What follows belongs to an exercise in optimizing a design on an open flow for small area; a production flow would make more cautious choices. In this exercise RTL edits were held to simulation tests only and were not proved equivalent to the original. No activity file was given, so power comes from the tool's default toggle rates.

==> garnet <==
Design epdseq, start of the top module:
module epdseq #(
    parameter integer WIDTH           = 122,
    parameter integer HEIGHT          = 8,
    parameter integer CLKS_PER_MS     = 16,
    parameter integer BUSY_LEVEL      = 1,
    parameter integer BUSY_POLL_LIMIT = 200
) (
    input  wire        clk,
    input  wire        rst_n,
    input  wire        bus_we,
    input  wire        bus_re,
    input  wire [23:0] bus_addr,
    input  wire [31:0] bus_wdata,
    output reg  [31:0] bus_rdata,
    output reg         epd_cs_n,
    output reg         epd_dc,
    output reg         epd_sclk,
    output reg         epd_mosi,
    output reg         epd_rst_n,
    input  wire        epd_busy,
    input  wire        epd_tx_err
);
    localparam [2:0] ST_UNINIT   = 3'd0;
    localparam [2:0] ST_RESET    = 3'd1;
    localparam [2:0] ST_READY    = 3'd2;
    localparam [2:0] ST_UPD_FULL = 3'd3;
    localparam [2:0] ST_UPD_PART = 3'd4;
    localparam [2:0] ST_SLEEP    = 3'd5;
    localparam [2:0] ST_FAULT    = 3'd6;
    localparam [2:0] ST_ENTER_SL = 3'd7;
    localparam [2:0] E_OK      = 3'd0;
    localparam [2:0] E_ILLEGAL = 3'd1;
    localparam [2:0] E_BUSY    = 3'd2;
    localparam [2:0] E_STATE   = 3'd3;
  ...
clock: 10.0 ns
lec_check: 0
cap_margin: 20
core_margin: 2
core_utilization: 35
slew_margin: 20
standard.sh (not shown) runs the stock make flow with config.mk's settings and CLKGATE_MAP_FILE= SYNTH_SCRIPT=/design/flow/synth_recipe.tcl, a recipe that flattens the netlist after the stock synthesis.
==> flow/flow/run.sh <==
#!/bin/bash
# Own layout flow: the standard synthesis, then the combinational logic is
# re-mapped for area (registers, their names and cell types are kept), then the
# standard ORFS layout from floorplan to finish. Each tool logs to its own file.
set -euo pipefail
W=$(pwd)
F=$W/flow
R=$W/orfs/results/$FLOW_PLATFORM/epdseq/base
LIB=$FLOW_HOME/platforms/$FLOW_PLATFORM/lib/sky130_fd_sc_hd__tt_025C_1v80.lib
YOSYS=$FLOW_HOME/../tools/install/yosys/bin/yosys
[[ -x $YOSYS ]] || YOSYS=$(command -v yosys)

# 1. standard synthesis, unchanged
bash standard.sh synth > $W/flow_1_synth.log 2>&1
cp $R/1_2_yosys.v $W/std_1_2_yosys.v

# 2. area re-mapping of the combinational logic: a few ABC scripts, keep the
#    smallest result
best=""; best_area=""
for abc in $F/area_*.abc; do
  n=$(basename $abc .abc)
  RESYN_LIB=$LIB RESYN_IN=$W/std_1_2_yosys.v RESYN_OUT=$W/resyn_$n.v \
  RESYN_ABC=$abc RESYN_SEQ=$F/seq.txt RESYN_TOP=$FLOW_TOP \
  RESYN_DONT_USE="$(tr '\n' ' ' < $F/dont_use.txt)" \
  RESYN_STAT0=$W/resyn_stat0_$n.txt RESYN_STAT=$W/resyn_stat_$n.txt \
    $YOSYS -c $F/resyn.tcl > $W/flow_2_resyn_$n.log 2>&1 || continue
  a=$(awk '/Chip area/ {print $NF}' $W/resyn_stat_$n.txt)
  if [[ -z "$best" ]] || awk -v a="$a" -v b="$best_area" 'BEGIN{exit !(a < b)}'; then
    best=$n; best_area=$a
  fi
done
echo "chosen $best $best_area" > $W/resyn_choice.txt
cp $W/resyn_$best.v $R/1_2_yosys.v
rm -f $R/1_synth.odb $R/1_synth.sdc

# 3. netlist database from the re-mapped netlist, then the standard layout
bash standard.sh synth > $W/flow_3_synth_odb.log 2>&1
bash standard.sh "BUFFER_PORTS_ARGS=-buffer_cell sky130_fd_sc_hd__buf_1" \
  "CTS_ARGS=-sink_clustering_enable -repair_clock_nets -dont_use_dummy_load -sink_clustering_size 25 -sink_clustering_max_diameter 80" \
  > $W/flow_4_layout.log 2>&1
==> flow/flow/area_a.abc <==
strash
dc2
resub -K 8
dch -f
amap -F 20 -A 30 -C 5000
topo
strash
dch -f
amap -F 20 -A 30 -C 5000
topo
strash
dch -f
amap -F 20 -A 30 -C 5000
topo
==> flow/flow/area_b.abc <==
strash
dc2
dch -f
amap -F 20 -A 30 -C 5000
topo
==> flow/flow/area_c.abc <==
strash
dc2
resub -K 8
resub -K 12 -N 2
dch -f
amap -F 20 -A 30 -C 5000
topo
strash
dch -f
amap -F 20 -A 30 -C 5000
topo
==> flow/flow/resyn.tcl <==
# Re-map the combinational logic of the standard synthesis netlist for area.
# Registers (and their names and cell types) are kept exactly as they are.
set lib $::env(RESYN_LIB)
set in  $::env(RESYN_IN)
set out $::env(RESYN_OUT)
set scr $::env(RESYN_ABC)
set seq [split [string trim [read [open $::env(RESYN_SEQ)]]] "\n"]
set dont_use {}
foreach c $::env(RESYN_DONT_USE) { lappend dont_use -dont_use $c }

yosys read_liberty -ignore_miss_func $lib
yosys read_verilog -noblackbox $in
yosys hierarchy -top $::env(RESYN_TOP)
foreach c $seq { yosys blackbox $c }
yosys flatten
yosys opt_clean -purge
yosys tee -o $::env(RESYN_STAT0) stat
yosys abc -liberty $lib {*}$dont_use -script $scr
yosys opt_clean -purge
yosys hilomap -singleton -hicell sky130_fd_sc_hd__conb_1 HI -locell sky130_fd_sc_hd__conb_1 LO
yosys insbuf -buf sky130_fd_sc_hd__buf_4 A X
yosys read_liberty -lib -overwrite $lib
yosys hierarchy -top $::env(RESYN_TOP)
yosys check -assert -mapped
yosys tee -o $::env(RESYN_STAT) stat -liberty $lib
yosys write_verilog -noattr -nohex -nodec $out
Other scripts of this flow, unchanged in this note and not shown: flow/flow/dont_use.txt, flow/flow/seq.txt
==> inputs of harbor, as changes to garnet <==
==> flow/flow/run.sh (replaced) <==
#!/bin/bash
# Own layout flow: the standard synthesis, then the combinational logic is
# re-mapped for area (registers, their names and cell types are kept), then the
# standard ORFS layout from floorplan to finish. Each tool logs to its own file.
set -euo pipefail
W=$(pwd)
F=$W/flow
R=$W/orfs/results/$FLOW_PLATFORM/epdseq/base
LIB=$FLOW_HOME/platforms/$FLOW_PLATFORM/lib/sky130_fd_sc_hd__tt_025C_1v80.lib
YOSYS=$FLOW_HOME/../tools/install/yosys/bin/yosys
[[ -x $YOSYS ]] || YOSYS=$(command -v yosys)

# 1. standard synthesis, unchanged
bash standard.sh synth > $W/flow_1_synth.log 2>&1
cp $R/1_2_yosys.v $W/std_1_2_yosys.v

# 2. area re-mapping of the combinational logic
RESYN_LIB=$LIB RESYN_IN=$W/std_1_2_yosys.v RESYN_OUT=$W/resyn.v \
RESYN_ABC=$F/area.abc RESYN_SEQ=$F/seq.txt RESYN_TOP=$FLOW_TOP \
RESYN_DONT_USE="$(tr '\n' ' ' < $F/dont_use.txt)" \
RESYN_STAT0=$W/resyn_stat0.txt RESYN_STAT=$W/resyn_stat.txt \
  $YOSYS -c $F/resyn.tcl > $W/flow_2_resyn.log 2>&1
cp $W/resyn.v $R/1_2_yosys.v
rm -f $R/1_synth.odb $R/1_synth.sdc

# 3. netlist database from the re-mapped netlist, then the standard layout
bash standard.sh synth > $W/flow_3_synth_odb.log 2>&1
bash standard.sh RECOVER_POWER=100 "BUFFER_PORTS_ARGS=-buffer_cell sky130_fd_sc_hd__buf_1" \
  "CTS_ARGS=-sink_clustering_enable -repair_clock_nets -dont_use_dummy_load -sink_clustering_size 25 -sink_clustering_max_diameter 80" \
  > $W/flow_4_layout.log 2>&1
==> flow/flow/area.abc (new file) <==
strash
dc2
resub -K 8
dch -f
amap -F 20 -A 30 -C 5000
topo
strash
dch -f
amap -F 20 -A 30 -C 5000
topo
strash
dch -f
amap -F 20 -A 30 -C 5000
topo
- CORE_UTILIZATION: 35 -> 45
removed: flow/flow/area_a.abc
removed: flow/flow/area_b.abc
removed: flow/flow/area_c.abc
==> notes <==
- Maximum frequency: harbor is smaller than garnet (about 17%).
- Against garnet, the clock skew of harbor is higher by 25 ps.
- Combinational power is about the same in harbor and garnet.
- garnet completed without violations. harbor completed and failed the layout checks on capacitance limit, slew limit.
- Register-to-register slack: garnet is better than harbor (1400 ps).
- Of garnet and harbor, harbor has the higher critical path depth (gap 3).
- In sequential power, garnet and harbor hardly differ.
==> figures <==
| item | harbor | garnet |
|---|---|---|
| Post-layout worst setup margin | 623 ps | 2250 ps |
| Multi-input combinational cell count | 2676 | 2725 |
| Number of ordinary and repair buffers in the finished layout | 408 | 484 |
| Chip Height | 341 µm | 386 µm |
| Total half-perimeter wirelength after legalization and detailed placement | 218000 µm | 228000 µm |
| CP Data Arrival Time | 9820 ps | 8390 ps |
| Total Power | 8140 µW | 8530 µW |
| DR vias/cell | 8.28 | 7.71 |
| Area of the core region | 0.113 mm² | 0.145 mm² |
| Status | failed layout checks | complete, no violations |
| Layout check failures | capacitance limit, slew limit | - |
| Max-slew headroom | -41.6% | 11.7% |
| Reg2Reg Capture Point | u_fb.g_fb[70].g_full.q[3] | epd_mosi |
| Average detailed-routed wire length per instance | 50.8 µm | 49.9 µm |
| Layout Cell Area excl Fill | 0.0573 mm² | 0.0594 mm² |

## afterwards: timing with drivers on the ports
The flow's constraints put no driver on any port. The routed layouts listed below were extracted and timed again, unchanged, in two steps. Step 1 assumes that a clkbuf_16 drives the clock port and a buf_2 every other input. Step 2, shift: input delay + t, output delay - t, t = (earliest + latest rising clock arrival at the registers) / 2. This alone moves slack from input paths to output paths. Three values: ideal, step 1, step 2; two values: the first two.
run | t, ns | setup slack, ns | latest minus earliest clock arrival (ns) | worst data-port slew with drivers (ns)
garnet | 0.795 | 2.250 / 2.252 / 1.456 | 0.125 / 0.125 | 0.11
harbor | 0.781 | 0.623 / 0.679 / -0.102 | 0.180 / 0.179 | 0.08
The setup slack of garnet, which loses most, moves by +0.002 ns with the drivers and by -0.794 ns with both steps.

::::::::::

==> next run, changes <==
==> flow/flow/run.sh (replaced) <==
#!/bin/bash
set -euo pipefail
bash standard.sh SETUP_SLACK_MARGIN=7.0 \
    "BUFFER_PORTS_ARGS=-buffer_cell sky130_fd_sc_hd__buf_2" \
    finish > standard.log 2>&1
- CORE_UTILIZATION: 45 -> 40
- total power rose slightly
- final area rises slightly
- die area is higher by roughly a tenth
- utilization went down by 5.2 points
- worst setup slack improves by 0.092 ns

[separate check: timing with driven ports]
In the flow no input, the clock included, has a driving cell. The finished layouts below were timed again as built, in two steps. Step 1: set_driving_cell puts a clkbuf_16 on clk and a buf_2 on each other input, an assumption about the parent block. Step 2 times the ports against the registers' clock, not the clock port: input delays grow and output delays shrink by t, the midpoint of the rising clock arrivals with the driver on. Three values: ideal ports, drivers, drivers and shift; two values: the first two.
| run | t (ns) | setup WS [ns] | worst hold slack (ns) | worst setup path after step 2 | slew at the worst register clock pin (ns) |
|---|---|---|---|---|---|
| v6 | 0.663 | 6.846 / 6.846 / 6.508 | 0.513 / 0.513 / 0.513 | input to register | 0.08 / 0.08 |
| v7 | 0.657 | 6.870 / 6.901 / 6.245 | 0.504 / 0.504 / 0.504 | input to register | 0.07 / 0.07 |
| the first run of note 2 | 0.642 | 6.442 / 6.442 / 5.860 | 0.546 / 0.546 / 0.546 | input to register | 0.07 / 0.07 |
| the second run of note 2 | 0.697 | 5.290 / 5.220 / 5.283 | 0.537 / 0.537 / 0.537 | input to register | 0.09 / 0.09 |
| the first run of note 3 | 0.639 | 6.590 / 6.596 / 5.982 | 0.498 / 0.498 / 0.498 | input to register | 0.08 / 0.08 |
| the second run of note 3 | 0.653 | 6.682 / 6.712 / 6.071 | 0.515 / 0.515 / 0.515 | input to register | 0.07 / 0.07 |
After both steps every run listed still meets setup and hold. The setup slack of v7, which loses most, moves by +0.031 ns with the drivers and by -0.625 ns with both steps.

::::::::::

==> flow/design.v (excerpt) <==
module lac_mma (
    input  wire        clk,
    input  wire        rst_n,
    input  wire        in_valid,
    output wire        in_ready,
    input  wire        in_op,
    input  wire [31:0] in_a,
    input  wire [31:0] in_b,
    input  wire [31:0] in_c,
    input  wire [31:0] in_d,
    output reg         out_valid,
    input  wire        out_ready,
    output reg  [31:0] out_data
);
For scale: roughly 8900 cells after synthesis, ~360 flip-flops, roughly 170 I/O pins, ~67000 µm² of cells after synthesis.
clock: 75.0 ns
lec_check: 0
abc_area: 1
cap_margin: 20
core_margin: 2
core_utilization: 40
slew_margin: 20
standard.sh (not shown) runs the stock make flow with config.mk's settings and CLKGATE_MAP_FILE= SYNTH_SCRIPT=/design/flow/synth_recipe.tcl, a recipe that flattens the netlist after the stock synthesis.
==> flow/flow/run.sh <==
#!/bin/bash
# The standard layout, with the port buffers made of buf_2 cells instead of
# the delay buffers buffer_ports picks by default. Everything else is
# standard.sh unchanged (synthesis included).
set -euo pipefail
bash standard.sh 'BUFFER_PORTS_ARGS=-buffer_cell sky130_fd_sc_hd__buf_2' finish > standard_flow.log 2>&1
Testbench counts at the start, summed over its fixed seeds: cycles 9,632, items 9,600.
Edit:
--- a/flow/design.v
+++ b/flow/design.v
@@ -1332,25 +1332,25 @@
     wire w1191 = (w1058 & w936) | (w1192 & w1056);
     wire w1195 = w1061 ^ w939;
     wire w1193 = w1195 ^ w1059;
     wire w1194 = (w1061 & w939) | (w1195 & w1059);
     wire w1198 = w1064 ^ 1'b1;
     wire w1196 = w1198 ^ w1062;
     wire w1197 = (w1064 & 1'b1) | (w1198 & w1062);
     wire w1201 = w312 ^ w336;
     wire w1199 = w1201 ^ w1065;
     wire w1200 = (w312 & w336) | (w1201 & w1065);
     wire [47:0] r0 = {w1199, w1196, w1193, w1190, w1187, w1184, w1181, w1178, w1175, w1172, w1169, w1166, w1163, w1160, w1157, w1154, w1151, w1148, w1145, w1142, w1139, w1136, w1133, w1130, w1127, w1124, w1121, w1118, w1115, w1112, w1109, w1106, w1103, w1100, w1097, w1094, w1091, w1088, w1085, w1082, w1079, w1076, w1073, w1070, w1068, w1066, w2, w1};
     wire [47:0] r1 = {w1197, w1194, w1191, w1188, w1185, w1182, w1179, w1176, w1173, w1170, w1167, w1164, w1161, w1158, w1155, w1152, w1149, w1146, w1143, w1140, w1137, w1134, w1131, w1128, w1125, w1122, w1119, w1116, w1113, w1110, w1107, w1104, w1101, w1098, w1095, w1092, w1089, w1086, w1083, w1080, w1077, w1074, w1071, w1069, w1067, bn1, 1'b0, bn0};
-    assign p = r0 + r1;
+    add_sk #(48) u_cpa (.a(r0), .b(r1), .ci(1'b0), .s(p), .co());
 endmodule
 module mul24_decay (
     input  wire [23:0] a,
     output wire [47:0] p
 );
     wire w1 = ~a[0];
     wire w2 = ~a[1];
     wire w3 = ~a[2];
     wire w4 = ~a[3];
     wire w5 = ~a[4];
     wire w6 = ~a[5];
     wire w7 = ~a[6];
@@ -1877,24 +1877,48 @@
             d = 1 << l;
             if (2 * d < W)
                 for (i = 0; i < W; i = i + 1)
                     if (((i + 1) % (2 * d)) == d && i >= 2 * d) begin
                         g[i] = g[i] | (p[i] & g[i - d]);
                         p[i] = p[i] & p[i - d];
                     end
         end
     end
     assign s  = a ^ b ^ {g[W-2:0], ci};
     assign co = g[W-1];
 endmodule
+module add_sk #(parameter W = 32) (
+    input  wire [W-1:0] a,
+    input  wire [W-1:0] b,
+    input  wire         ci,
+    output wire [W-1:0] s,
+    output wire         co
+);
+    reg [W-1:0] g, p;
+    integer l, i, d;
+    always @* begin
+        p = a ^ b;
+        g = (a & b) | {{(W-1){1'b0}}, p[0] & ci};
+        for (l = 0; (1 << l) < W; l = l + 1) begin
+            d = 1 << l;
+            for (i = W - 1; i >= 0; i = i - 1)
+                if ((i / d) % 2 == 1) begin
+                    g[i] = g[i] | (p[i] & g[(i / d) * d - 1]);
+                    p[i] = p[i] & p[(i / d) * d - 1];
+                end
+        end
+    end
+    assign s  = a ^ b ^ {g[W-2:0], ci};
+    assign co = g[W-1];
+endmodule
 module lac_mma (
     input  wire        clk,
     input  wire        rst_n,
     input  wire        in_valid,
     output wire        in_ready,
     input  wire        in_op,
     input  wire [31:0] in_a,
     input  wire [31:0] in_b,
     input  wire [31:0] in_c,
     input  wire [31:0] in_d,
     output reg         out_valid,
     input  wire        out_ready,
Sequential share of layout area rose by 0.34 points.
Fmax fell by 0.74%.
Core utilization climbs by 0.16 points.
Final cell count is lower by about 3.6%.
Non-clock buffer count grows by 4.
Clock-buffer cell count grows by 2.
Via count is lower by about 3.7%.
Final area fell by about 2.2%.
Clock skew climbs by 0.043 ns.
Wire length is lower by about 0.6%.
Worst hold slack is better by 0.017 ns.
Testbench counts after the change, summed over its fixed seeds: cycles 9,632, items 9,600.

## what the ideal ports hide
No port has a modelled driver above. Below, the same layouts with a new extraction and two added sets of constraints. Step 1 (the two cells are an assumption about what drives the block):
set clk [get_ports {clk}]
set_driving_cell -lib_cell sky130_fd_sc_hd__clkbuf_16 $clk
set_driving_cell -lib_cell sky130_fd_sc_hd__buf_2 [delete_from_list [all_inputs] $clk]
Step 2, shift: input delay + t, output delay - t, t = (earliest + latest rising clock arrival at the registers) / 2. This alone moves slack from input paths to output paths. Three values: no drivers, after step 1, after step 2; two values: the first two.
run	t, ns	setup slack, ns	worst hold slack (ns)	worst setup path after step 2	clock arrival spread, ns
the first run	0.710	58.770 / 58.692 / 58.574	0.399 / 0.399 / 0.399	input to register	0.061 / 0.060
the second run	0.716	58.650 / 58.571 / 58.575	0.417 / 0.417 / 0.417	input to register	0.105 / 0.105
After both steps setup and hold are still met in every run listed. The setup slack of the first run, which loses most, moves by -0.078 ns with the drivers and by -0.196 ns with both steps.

::::::::::

# TASK DESCRIPTION
For every line above that includes the word "grows", return the line.

# EXPECTED OUTPUT
Non-clock buffer count grows by 4.
Clock-buffer cell count grows by 2.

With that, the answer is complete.